Der aus Polen stammende Künstler Leszek Skurski stellte in Deutschland, in den USA und in Südafrika aus. Ein Kosmopolit, der mit wachen, ironiegetränkten Augen auf die Wirklichkeiten der Welt und die Unwirklichkeiten des Kunstmarkts blickt. Er hat seinen Hopper genau studiert und überführt ihn in die kühle maschinensatte Sachlichkeit des 21. Jahrhundert. Stählern wirken manche Bilder. Der belgische Künstler Louis Dutroux sprach gar von einem Generalangriff Leszek Skurskis auf die „herkömmlichen Unsitte des Abendlandes, sich in Ikonen verewigen zu müssen“.

Skurski ist ein Ikonoklast. Er rüttelte an den Mauern einer manierierten Pathetik, die sich heute mit Werbebildern und Blockbusterfilmen aus Hollywood Hallen eines neureligiösen Empfindens schafft.

Es geht Skurski um eine Rückkehr zu den Wurzeln der „geschichtslosen Geschichte“ (Louis Dutroux), die den Menschen wieder ins Zentrum setzt, ihn quasi reinstalliert. Statt Dekonstruktion zielt Skurski auf die Rekonstruktion.

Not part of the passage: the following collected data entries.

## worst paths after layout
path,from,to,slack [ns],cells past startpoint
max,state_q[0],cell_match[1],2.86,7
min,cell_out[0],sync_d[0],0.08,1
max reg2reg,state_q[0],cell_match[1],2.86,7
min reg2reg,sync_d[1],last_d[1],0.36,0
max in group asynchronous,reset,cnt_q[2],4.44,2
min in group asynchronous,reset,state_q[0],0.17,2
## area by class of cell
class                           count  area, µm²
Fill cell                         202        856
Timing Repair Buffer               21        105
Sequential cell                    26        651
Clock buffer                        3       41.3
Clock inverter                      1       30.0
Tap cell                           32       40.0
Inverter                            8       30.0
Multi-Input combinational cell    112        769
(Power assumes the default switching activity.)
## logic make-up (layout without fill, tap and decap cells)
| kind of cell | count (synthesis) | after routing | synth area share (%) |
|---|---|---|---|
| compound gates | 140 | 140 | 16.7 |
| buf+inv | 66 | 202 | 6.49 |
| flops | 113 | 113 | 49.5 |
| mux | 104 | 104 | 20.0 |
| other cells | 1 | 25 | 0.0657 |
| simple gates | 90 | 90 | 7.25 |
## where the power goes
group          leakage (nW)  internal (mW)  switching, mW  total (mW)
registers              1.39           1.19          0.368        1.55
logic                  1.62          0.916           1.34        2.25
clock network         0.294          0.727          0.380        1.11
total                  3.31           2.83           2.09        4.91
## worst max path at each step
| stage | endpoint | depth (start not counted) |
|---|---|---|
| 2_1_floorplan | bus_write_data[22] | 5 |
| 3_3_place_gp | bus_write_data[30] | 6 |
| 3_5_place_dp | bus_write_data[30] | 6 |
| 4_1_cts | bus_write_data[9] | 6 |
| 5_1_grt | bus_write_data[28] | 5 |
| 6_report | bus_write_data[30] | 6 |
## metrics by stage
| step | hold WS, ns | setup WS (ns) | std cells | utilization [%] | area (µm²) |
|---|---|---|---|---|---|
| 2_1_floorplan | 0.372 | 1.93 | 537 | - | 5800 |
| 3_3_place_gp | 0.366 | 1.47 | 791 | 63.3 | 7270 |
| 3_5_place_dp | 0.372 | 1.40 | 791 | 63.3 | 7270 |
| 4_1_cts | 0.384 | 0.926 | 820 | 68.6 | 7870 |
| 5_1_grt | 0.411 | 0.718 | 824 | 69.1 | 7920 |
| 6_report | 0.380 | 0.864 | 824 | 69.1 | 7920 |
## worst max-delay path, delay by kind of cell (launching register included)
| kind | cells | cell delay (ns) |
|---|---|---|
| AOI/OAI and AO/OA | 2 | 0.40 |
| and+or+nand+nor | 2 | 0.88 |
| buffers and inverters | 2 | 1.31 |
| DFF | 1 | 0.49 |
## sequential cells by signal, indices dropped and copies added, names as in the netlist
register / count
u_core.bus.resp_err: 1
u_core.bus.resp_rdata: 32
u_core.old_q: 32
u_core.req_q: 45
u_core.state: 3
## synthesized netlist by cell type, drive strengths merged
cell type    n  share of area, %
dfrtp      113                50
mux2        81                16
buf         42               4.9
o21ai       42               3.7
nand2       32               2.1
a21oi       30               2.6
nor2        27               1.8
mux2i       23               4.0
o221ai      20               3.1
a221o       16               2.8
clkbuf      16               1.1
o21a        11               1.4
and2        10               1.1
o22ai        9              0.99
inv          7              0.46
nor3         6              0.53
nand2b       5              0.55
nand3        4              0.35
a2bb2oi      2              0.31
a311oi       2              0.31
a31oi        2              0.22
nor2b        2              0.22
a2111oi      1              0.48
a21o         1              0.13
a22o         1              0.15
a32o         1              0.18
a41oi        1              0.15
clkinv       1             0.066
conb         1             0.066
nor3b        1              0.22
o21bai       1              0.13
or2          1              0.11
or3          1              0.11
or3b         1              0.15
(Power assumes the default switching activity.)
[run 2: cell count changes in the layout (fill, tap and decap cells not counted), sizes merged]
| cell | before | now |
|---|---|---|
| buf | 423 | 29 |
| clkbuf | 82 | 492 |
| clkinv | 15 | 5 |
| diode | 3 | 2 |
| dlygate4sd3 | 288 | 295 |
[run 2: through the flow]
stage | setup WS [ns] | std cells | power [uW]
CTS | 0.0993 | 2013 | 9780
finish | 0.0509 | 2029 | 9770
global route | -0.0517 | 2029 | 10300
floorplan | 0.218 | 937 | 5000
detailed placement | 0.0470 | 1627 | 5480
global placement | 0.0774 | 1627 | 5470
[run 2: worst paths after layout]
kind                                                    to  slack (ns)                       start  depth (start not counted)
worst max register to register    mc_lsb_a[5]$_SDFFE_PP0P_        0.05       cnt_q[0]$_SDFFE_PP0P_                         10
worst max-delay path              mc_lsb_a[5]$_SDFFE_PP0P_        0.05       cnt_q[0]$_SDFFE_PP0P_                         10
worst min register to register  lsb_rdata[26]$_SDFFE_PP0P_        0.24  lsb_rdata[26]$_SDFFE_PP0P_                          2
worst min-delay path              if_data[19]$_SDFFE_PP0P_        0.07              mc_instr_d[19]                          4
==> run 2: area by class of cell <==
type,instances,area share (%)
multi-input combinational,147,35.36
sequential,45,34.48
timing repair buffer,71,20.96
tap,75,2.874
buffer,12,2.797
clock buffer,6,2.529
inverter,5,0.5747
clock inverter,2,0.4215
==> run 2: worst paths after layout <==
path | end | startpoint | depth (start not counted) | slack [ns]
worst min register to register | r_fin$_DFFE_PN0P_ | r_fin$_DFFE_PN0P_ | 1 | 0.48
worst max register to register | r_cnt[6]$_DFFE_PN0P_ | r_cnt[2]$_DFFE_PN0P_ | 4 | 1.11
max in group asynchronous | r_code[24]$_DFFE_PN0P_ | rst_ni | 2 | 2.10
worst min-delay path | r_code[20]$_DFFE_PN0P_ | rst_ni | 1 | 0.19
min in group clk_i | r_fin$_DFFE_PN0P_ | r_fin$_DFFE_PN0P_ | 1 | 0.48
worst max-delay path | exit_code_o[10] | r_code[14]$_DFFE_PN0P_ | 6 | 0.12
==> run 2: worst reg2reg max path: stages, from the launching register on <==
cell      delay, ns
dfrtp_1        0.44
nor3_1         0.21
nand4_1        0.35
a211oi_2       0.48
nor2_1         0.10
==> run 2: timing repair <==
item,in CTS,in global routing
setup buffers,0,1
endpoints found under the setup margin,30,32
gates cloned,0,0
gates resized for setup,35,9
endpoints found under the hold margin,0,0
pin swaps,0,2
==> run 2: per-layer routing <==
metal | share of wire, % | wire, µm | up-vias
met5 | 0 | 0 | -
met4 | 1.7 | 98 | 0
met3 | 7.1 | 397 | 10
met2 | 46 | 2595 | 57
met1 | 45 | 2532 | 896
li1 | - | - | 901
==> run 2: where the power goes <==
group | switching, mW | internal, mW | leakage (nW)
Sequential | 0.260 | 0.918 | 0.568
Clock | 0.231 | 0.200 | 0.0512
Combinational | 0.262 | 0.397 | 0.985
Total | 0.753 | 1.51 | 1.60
===== config.mk =====
export PLATFORM = sky130hd
export DESIGN_NAME = alu_exec_flat
export DESIGN_NICKNAME = d
export VERILOG_FILES = /design/src/rtl/alu_exec_if.sv /design/src/rtl/alu_exec.sv /design/src/flat_wrapper.sv
export SDC_FILE = /design/constraint.sdc
export NUM_CORES = 1
export LEC_CHECK = 0
export BUFFER_PORTS_ARGS = -buffer_cell sky130_fd_sc_hd__buf_2
export CORE_MARGIN = 2
export CORE_UTILIZATION = 56
export CTS_BUF_LIST = sky130_fd_sc_hd__clkbuf_8
export DETAILED_ROUTE_END_ITERATION = 6
export PLACE_DENSITY_LB_ADDON = 0.2
export REMOVE_ABC_BUFFERS = 1
export SLEW_MARGIN = 5
export SYNTH_ARGS = -nofsm -noshare
export SYNTH_HDL_FRONTEND = slang
export SYNTH_SLANG_ARGS = --single-unit

===== constraint.sdc =====
create_clock -name clk -period 4.17 [get_ports clk]
set_input_delay 0.6255 -clock clk [delete_from_list [all_inputs] [get_ports clk]]
set_output_delay 0.6255 -clock clk [all_outputs]
set_load 0.005 [all_outputs]

===== src/rtl/alu_exec_if.sv =====
// alu_exec_if: issue and result bus between the reservation station and the ALU
// master: producer side (drives the issue fields, observes the result bus)
// slave:  ALU side (consumes the issue fields, drives the result bus)
//   work_en, rob_id_from_rs[3:0], opcode_from_rs[5:0]  issue strobe, tag, internal opcode
//   val1, val2, imm_from_rs, pc_from_rs [31:0]         resolved operands, immediate, PC
//   is_alu_ok, rob_id_from_alu[3:0], res_from_alu      result strobe, tag, rd value
//   is_jump_br, br_taken, br_target                    control-flow resolution
interface alu_exec_if;
    logic        work_en;
    logic [3:0]  rob_id_from_rs;
    logic [5:0]  opcode_from_rs;
    logic [31:0] val1;
    logic [31:0] val2;
    logic [31:0] imm_from_rs;
    logic [31:0] pc_from_rs;
    logic        is_alu_ok;
    logic [3:0]  rob_id_from_alu;
    logic [31:0] res_from_alu;
    logic        is_jump_br;
    logic        br_taken;
    logic [31:0] br_target;

    modport master (
        output work_en, rob_id_from_rs, opcode_from_rs, val1, val2, imm_from_rs, pc_from_rs,
        input  is_alu_ok, rob_id_from_alu, res_from_alu, is_jump_br, br_taken, br_target
    );

    modport slave (
        input  work_en, rob_id_from_rs, opcode_from_rs, val1, val2, imm_from_rs, pc_from_rs,
        output is_alu_ok, rob_id_from_alu, res_from_alu, is_jump_br, br_taken, br_target
    );
endinterface


===== src/rtl/alu_exec.sv =====
// alu_exec: two-stage pipelined RV32I integer execution unit with branch resolution
// clk    rising-edge clock
// rst_n  asynchronous active-low reset
// rdy    global enable; all state holds while low
// clear  synchronous pipeline flush, wins over work_en
// bus    alu_exec_if.slave: issue fields in, result bus out
module alu_exec (
    input  logic       clk,
    input  logic       rst_n,
    input  logic       rdy,
    input  logic       clear,
    alu_exec_if.slave  bus
);
    localparam logic [5:0] OP_LUI   = 6'd0;
    localparam logic [5:0] OP_AUIPC = 6'd1;
    localparam logic [5:0] OP_JAL   = 6'd2;
    localparam logic [5:0] OP_JALR  = 6'd3;
    localparam logic [5:0] OP_BEQ   = 6'd4;
    localparam logic [5:0] OP_BNE   = 6'd5;
    localparam logic [5:0] OP_BLT   = 6'd6;
    localparam logic [5:0] OP_BGE   = 6'd7;
    localparam logic [5:0] OP_BLTU  = 6'd8;
    localparam logic [5:0] OP_BGEU  = 6'd9;
    localparam logic [5:0] OP_ADDI  = 6'd10;
    localparam logic [5:0] OP_SLTI  = 6'd11;
    localparam logic [5:0] OP_SLTIU = 6'd12;
    localparam logic [5:0] OP_XORI  = 6'd13;
    localparam logic [5:0] OP_ORI   = 6'd14;
    localparam logic [5:0] OP_ANDI  = 6'd15;
    localparam logic [5:0] OP_SLLI  = 6'd16;
    localparam logic [5:0] OP_SRLI  = 6'd17;
    localparam logic [5:0] OP_SRAI  = 6'd18;
    localparam logic [5:0] OP_ADD   = 6'd19;
    localparam logic [5:0] OP_SUB   = 6'd20;
    localparam logic [5:0] OP_SLL   = 6'd21;
    localparam logic [5:0] OP_SLT   = 6'd22;
    localparam logic [5:0] OP_SLTU  = 6'd23;
    localparam logic [5:0] OP_XOR   = 6'd24;
    localparam logic [5:0] OP_SRL   = 6'd25;
    localparam logic [5:0] OP_SRA   = 6'd26;
    localparam logic [5:0] OP_OR    = 6'd27;
    localparam logic [5:0] OP_AND   = 6'd28;

    logic        accept;
    logic        use_imm;
    logic [31:0] a_in;
    logic [31:0] b_in;
    logic [31:0] tgt_in;

    logic        s1_valid;
    logic [3:0]  s1_tag;
    logic [5:0]  s1_op;
    logic [31:0] s1_a;
    logic [31:0] s1_b;
    logic [31:0] s1_target;
    logic [31:0] s1_link;

    logic [31:0] sum;
    logic [31:0] diff;
    logic [4:0]  shamt;
    logic        eq;
    logic        lt;
    logic        ltu;
    logic        is_br;
    logic        is_jmp;
    logic        cond;
    logic        taken;
    logic [31:0] res;

    // Operand routing happens at issue so S2 only sees a uniform (a, b) pair.
    always_comb begin
        accept  = bus.work_en & ~clear;
        use_imm = (bus.opcode_from_rs == OP_LUI) || (bus.opcode_from_rs == OP_AUIPC) ||
                  (bus.opcode_from_rs >= OP_ADDI && bus.opcode_from_rs <= OP_SRAI);
        a_in    = (bus.opcode_from_rs == OP_LUI)   ? 32'd0 :
                  (bus.opcode_from_rs == OP_AUIPC) ? bus.pc_from_rs : bus.val1;
        b_in    = use_imm ? bus.imm_from_rs : bus.val2;
        tgt_in  = (bus.opcode_from_rs == OP_JALR) ? ((bus.val1 + bus.imm_from_rs) & ~32'd1) :
                  bus.pc_from_rs + bus.imm_from_rs;
    end

    always_ff @(posedge clk or negedge rst_n) begin
        if (!rst_n)
            s1_valid <= 1'b0;
        else if (rdy)
            s1_valid <= accept;
    end

    // Payload needs no reset: it is only consumed while s1_valid is set.
    always_ff @(posedge clk) begin
        if (rdy && accept) begin
            s1_tag    <= bus.rob_id_from_rs;
            s1_op     <= bus.opcode_from_rs;
            s1_a      <= a_in;
            s1_b      <= b_in;
            s1_target <= tgt_in;
            s1_link   <= bus.pc_from_rs + 32'd4;
        end
    end

    always_comb begin
        sum    = s1_a + s1_b;
        diff   = s1_a - s1_b;
        shamt  = s1_b[4:0];
        eq     = s1_a == s1_b;
        lt     = $signed(s1_a) < $signed(s1_b);
        ltu    = s1_a < s1_b;
        is_br  = s1_op >= OP_BEQ && s1_op <= OP_BGEU;
        is_jmp = s1_op == OP_JAL || s1_op == OP_JALR;
        cond   = (s1_op == OP_BEQ)  ? eq   :
                 (s1_op == OP_BNE)  ? ~eq  :
                 (s1_op == OP_BLT)  ? lt   :
                 (s1_op == OP_BGE)  ? ~lt  :
                 (s1_op == OP_BLTU) ? ltu  : ~ltu;
        taken  = is_jmp | (is_br & cond);
        case (s1_op)
            OP_LUI, OP_AUIPC, OP_ADDI, OP_ADD: res = sum;
            OP_SUB:                            res = diff;
            OP_SLTI, OP_SLT:                   res = {31'd0, lt};
            OP_SLTIU, OP_SLTU:                 res = {31'd0, ltu};
            OP_XORI, OP_XOR:                   res = s1_a ^ s1_b;
            OP_ORI, OP_OR:                     res = s1_a | s1_b;
            OP_ANDI, OP_AND:                   res = s1_a & s1_b;
            OP_SLLI, OP_SLL:                   res = s1_a << shamt;
            OP_SRLI, OP_SRL:                   res = s1_a >> shamt;
            OP_SRAI, OP_SRA:                   res = $unsigned($signed(s1_a) >>> shamt);
            OP_JAL, OP_JALR:                   res = s1_link;
            default:                           res = 32'd0;
        endcase
    end

    // A clear at this edge also kills whatever S1 is handing over.
    always_ff @(posedge clk or negedge rst_n) begin
        if (!rst_n) begin
            bus.is_alu_ok       <= 1'b0;
            bus.rob_id_from_alu <= 4'd0;
            bus.res_from_alu    <= 32'd0;
            bus.is_jump_br      <= 1'b0;
            bus.br_taken        <= 1'b0;
            bus.br_target       <= 32'd0;
        end else if (rdy) begin
            bus.is_alu_ok <= s1_valid & ~clear;
            if (s1_valid && !clear) begin
                bus.rob_id_from_alu <= s1_tag;
                bus.res_from_alu    <= res;
                bus.is_jump_br      <= is_br | is_jmp;
                bus.br_taken        <= taken;
                bus.br_target       <= (is_br | is_jmp) ? (taken ? s1_target : s1_link) : 32'd0;
            end
        end
    end
endmodule

===== src/flat_wrapper.sv =====
// flat-port wrapper written by rule: the top's interface ports become plain ports
module alu_exec_flat 
  (clk, rst_n, rdy, clear, bus_work_en, bus_rob_id_from_rs, bus_opcode_from_rs, bus_val1, bus_val2, bus_imm_from_rs, bus_pc_from_rs, bus_is_alu_ok, bus_rob_id_from_alu, bus_res_from_alu, bus_is_jump_br, bus_br_taken, bus_br_target);
  alu_exec_if bus_i ();
  input  logic clk;
  input  logic rst_n;
  input  logic rdy;
  input  logic clear;
  input wire logic [$bits(bus_i.work_en)-1:0] bus_work_en;
  input wire logic [$bits(bus_i.rob_id_from_rs)-1:0] bus_rob_id_from_rs;
  input wire logic [$bits(bus_i.opcode_from_rs)-1:0] bus_opcode_from_rs;
  input wire logic [$bits(bus_i.val1)-1:0] bus_val1;
  input wire logic [$bits(bus_i.val2)-1:0] bus_val2;
  input wire logic [$bits(bus_i.imm_from_rs)-1:0] bus_imm_from_rs;
  input wire logic [$bits(bus_i.pc_from_rs)-1:0] bus_pc_from_rs;
  output wire logic [$bits(bus_i.is_alu_ok)-1:0] bus_is_alu_ok;
  output wire logic [$bits(bus_i.rob_id_from_alu)-1:0] bus_rob_id_from_alu;
  output wire logic [$bits(bus_i.res_from_alu)-1:0] bus_res_from_alu;
  output wire logic [$bits(bus_i.is_jump_br)-1:0] bus_is_jump_br;
  output wire logic [$bits(bus_i.br_taken)-1:0] bus_br_taken;
  output wire logic [$bits(bus_i.br_target)-1:0] bus_br_target;
  assign bus_i.work_en = bus_work_en;
  assign bus_i.rob_id_from_rs = bus_rob_id_from_rs;
  assign bus_i.opcode_from_rs = bus_opcode_from_rs;
  assign bus_i.val1 = bus_val1;
  assign bus_i.val2 = bus_val2;
  assign bus_i.imm_from_rs = bus_imm_from_rs;
  assign bus_i.pc_from_rs = bus_pc_from_rs;
  assign bus_is_alu_ok = bus_i.is_alu_ok;
  assign bus_rob_id_from_alu = bus_i.rob_id_from_alu;
  assign bus_res_from_alu = bus_i.res_from_alu;
  assign bus_is_jump_br = bus_i.is_jump_br;
  assign bus_br_taken = bus_i.br_taken;
  assign bus_br_target = bus_i.br_target;
  alu_exec u_core (.clk(clk), .rst_n(rst_n), .rdy(rdy), .clear(clear), .bus(bus_i));
endmodule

Die dem Bild anhängende Geschichte folgt erst auf den zweiten Blick. Sie befindet sich außerhalb der Leinwand und muss vom Betrachter erst entschlüsselt oder ersonnen werden. Kunst, die an die besten Geschichten eines Ernest Hemingway erinnert. Die Eisberg-Theorie Hemingways kommt hier zu neuen Ehren.

 

Es scheint so, als ob sein Bilderpersonal der Welt abhanden gekommen wäre. Dabei ist es genau umgekehrt. Die Welt ist den Wesen im Bildkäfig abhanden gekommen. Sie spüren sich oder einem anderen nach, ohne dass man die Bewegung, die daraus resultiert, wirklich bemerken würde. Seine Körperstudien zeigen vor allem Entbehrung.

 

Leszek Skurski ist der Moderator des Endlichen. Ein Vermesser der Begrenzung, die sich nach dem Grenzenlosen sehnt.